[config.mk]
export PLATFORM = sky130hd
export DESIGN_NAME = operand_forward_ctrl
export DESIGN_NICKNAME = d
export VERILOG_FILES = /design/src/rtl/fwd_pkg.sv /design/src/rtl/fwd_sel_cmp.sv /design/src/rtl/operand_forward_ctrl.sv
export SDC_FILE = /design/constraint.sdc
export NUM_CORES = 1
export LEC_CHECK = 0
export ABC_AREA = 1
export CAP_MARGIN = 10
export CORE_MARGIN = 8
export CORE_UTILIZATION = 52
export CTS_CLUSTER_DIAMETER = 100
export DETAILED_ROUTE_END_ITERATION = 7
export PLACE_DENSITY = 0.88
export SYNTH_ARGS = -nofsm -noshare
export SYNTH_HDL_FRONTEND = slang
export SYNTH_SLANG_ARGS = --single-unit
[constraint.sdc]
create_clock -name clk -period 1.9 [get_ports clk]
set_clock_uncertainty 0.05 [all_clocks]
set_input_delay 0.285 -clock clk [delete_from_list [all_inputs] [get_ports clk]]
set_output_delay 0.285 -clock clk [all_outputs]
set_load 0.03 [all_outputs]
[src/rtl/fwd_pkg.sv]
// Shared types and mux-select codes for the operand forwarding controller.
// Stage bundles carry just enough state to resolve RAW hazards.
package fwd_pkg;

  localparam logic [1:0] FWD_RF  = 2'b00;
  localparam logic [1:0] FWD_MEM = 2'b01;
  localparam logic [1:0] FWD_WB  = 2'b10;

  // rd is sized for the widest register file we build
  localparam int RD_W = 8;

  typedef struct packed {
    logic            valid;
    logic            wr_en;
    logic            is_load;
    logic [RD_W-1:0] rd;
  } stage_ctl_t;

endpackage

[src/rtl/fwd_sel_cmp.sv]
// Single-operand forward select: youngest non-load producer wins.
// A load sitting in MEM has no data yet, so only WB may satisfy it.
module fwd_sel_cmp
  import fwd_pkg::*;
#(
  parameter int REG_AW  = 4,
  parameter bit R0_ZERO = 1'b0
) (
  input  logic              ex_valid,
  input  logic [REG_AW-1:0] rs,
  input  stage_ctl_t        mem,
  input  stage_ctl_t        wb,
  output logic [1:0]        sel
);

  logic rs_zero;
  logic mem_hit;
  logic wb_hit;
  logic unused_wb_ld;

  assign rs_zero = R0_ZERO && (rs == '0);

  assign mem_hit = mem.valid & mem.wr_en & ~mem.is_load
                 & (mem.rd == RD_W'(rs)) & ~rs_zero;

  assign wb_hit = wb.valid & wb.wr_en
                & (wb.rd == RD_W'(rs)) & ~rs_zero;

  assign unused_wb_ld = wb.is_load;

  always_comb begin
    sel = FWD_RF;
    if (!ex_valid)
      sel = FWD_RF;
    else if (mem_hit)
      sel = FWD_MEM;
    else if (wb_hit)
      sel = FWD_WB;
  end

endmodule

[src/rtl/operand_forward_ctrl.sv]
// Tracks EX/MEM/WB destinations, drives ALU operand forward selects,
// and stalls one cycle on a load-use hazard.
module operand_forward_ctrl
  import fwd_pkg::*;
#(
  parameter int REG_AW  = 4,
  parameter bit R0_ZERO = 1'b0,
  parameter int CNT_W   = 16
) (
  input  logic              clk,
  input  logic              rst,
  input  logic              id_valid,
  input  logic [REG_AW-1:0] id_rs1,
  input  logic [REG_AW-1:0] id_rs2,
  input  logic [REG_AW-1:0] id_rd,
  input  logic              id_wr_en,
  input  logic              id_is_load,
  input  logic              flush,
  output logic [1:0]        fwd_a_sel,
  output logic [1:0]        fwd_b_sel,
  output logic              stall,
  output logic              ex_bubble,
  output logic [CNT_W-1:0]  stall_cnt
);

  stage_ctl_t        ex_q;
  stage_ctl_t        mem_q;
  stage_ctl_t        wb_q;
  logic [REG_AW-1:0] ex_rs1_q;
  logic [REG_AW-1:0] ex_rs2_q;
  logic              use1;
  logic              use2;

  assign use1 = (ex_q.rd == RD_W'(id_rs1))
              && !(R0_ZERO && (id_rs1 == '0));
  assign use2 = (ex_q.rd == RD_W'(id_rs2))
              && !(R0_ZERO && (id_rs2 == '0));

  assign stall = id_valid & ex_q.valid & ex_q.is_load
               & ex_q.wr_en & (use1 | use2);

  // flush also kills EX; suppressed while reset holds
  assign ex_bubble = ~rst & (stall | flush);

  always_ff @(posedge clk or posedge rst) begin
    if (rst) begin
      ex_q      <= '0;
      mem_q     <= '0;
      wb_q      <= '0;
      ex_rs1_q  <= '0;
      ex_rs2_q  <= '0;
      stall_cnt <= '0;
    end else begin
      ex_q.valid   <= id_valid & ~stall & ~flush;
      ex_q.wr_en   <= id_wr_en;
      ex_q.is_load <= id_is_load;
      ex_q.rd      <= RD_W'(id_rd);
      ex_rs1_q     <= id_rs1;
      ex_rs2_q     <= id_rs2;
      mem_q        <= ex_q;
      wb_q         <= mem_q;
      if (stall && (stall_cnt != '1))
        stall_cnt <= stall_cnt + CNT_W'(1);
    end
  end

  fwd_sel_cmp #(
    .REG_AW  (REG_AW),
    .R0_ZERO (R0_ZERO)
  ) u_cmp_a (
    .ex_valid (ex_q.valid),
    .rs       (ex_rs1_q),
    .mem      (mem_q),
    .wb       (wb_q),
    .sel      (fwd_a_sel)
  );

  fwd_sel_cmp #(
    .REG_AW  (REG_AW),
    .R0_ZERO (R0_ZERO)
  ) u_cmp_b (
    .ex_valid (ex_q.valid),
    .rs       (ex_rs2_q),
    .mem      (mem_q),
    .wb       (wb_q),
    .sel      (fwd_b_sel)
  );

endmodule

--------------------------------------------------

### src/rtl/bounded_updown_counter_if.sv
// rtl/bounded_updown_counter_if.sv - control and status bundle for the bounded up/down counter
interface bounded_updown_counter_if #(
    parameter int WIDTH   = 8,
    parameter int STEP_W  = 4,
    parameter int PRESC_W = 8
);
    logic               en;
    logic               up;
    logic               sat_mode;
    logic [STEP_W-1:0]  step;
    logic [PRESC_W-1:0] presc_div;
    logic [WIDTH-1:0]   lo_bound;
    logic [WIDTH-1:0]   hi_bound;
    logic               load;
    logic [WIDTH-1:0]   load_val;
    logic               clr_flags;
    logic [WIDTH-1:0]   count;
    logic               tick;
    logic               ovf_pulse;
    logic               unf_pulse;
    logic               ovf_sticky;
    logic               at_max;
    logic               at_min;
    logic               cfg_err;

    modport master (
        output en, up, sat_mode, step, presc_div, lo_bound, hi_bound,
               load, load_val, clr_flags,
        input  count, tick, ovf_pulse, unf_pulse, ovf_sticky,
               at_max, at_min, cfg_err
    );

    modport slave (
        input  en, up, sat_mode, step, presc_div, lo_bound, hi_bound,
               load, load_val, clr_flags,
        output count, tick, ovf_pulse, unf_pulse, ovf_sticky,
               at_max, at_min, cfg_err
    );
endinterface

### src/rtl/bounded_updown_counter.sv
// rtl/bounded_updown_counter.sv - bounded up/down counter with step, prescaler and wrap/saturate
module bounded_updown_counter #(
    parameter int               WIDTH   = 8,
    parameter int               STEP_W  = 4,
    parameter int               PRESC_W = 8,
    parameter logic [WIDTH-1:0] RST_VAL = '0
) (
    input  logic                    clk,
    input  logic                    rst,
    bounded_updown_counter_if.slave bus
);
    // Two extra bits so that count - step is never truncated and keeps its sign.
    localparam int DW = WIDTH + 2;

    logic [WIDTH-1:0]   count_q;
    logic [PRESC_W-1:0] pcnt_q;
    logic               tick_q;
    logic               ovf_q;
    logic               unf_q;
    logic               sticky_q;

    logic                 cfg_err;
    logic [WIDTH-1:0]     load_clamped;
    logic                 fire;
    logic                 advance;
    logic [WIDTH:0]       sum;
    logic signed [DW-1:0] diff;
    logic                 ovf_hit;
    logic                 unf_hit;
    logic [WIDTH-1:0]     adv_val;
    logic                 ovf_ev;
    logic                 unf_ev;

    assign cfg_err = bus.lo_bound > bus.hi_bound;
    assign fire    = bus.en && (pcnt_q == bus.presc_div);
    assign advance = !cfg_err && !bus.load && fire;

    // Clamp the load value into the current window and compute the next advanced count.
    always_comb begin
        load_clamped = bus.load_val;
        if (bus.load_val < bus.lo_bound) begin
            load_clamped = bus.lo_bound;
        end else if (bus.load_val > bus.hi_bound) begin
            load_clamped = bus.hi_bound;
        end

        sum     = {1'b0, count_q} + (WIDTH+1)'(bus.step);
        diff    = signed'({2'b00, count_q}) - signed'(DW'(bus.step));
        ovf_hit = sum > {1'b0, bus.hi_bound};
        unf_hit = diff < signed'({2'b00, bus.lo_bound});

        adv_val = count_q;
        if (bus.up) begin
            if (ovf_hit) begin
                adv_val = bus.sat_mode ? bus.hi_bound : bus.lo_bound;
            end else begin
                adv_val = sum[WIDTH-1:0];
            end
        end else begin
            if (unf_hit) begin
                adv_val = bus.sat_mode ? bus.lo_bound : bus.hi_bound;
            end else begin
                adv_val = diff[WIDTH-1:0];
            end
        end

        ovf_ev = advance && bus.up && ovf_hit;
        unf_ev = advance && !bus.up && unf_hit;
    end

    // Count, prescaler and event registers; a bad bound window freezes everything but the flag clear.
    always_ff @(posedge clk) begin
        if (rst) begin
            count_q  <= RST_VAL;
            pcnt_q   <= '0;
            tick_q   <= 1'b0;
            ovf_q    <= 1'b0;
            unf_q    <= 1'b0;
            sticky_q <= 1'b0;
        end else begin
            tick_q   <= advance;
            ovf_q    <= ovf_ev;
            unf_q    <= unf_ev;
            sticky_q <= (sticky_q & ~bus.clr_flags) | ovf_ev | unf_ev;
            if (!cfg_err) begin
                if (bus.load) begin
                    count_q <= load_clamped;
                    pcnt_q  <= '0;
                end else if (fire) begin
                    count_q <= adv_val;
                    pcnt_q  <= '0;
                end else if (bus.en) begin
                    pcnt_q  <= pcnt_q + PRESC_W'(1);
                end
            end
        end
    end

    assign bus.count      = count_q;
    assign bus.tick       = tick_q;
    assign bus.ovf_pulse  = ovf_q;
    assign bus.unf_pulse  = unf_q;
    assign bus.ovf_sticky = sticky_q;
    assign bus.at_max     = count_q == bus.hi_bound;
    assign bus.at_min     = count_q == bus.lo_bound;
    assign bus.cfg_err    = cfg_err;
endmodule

--------------------------------------------------

Instructions to follow: Where the listing above reaches the line that contains "assign stall = id_valid", start retyping, and finish with the line that contains "ex_q.is_load <= id_is_load;"; reproduce those lines exactly and no others.

Exercise result:
  assign stall = id_valid & ex_q.valid & ex_q.is_load
               & ex_q.wr_en & (use1 | use2);

  // flush also kills EX; suppressed while reset holds
  assign ex_bubble = ~rst & (stall | flush);

  always_ff @(posedge clk or posedge rst) begin
    if (rst) begin
      ex_q      <= '0;
      mem_q     <= '0;
      wb_q      <= '0;
      ex_rs1_q  <= '0;
      ex_rs2_q  <= '0;
      stall_cnt <= '0;
    end else begin
      ex_q.valid   <= id_valid & ~stall & ~flush;
      ex_q.wr_en   <= id_wr_en;
      ex_q.is_load <= id_is_load;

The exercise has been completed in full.